╔══

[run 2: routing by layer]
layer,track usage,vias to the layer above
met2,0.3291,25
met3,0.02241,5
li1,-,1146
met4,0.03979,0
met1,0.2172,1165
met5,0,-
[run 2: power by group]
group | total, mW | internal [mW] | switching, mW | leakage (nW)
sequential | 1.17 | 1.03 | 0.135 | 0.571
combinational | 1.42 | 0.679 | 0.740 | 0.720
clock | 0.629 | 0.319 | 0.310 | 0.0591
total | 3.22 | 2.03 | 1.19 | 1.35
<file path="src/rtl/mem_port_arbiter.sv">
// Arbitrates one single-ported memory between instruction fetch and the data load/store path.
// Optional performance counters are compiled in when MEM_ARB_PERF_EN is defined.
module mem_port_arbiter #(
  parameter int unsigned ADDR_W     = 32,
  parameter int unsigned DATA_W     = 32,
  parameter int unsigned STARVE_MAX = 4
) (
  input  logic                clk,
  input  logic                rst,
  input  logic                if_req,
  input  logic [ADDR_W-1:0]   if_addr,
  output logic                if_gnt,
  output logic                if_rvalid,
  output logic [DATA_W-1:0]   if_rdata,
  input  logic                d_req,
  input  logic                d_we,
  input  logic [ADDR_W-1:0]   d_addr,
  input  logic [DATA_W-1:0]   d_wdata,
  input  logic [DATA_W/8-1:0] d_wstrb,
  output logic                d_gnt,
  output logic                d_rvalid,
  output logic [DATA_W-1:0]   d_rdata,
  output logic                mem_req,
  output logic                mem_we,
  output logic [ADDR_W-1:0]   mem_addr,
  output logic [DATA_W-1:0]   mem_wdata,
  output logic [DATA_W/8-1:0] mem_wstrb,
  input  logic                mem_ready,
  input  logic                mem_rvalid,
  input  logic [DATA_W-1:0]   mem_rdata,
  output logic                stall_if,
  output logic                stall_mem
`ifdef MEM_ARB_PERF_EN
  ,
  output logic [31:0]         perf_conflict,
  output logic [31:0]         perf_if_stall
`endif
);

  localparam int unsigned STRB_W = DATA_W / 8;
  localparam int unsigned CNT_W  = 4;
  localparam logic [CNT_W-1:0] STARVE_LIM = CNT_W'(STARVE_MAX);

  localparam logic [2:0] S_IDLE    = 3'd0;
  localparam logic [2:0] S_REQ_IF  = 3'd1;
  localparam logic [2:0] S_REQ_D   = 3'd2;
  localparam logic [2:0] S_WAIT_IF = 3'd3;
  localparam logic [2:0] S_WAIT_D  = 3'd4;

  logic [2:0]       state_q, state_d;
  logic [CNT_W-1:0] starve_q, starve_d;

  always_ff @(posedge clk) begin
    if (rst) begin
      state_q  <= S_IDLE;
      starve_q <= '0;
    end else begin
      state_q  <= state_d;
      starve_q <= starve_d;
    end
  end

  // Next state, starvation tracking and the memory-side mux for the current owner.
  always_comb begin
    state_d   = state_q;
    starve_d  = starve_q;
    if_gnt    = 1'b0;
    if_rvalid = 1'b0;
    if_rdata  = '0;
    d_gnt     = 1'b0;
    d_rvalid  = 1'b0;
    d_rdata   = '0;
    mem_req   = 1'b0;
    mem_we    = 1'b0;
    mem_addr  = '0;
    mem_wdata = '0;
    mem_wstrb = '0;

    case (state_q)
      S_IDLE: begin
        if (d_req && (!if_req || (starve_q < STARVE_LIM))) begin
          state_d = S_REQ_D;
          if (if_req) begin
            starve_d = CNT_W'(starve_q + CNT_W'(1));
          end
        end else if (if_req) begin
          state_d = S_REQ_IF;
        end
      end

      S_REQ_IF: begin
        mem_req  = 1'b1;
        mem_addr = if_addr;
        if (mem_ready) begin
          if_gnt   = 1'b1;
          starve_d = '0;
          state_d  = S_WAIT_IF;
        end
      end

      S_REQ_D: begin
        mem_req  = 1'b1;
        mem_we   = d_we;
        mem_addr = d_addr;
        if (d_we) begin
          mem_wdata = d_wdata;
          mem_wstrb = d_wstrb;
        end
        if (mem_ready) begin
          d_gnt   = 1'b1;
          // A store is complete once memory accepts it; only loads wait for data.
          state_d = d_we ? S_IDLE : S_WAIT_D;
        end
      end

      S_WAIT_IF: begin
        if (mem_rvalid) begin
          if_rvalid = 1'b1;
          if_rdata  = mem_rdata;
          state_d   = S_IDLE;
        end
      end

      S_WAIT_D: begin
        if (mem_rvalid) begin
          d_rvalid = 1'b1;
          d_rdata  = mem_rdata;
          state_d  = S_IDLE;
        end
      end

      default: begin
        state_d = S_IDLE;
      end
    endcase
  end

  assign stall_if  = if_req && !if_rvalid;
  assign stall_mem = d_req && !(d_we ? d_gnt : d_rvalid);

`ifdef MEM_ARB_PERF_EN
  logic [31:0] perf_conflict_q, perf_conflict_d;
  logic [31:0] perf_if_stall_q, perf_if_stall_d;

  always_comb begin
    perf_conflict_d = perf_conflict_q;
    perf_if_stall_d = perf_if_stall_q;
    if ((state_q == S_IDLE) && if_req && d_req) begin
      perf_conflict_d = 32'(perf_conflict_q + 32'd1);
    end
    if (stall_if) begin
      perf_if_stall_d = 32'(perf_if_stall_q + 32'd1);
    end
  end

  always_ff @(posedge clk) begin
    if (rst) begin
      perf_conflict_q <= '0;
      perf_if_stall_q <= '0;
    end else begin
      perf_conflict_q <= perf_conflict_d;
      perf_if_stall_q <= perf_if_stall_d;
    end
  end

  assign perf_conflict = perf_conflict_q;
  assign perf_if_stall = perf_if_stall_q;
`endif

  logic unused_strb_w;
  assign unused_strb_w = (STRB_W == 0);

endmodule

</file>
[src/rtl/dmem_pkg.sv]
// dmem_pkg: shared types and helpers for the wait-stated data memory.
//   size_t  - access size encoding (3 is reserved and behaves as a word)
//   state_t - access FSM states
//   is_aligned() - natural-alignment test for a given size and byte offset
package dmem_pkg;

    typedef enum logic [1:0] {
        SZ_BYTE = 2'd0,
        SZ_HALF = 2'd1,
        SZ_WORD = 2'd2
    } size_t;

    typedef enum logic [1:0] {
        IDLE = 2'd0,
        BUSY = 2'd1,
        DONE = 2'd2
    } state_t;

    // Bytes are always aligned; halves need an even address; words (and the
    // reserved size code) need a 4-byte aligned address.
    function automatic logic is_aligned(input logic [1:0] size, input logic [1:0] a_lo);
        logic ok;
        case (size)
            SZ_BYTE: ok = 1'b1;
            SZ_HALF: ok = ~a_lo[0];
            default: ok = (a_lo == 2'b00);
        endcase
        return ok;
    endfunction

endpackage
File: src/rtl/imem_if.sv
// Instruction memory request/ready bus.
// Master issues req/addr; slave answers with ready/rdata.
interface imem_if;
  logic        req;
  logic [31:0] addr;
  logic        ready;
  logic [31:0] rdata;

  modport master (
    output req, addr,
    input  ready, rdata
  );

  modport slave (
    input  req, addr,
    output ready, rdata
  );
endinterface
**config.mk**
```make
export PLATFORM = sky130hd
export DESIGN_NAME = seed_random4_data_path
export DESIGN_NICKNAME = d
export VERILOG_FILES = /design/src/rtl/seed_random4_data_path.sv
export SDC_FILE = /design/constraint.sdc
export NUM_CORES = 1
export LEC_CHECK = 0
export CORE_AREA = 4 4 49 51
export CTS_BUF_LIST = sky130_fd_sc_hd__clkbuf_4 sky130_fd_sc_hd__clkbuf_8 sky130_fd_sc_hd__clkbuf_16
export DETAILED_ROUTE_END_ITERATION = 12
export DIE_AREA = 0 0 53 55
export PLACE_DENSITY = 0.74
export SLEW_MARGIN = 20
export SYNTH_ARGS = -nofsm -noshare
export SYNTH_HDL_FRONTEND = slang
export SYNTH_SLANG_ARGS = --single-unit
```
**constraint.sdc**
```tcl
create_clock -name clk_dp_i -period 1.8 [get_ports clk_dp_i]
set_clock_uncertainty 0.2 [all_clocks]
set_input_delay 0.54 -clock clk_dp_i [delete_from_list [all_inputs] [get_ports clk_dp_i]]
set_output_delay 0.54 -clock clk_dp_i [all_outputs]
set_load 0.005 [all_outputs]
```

╚══
╔══

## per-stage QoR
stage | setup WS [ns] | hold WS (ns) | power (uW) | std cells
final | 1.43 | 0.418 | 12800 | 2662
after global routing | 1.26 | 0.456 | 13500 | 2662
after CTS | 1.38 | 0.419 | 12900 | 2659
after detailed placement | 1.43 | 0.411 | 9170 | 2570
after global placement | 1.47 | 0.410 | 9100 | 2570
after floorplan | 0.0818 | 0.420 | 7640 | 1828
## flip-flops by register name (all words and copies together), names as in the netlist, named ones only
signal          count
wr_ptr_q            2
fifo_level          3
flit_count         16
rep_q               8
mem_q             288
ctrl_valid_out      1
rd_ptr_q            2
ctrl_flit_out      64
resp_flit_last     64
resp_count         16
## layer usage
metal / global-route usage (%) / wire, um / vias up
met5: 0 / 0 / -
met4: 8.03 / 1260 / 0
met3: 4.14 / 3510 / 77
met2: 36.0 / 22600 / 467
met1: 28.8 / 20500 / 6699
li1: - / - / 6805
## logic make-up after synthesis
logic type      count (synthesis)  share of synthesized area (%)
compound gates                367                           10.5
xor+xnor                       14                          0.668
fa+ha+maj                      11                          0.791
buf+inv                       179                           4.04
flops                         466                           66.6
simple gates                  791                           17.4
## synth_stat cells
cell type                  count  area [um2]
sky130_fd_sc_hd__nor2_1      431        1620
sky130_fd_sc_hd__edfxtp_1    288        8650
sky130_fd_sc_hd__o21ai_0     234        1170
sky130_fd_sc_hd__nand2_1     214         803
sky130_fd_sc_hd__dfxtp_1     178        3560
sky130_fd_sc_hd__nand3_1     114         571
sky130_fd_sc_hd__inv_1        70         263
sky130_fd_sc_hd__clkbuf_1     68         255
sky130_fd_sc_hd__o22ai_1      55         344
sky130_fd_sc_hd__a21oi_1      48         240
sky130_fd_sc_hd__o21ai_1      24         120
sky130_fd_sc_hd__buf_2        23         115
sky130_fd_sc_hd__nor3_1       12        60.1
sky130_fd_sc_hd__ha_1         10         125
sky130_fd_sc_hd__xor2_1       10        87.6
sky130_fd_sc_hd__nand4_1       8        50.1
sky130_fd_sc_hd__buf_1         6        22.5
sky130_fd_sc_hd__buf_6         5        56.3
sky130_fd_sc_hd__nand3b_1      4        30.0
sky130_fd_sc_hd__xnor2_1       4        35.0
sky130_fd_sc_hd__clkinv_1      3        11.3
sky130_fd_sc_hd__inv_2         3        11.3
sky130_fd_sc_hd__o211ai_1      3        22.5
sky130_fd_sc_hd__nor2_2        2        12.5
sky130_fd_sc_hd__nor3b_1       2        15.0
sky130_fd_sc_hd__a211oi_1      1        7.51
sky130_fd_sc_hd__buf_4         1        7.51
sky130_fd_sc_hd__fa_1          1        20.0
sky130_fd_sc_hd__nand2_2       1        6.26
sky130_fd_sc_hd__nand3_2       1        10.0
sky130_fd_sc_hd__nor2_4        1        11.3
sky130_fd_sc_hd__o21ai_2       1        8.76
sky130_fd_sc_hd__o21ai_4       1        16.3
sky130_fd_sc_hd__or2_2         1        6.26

╚══

Print exactly the lines of the listing above starting at the line containing "[run 2: power by group]" and ending at the line containing "clock | 0.629 | 0.319 | 0.310 | 0.0591", both included.

> _RESULT FOR THIS TASK_
[run 2: power by group]
group | total, mW | internal [mW] | switching, mW | leakage (nW)
sequential | 1.17 | 1.03 | 0.135 | 0.571
combinational | 1.42 | 0.679 | 0.740 | 0.720
clock | 0.629 | 0.319 | 0.310 | 0.0591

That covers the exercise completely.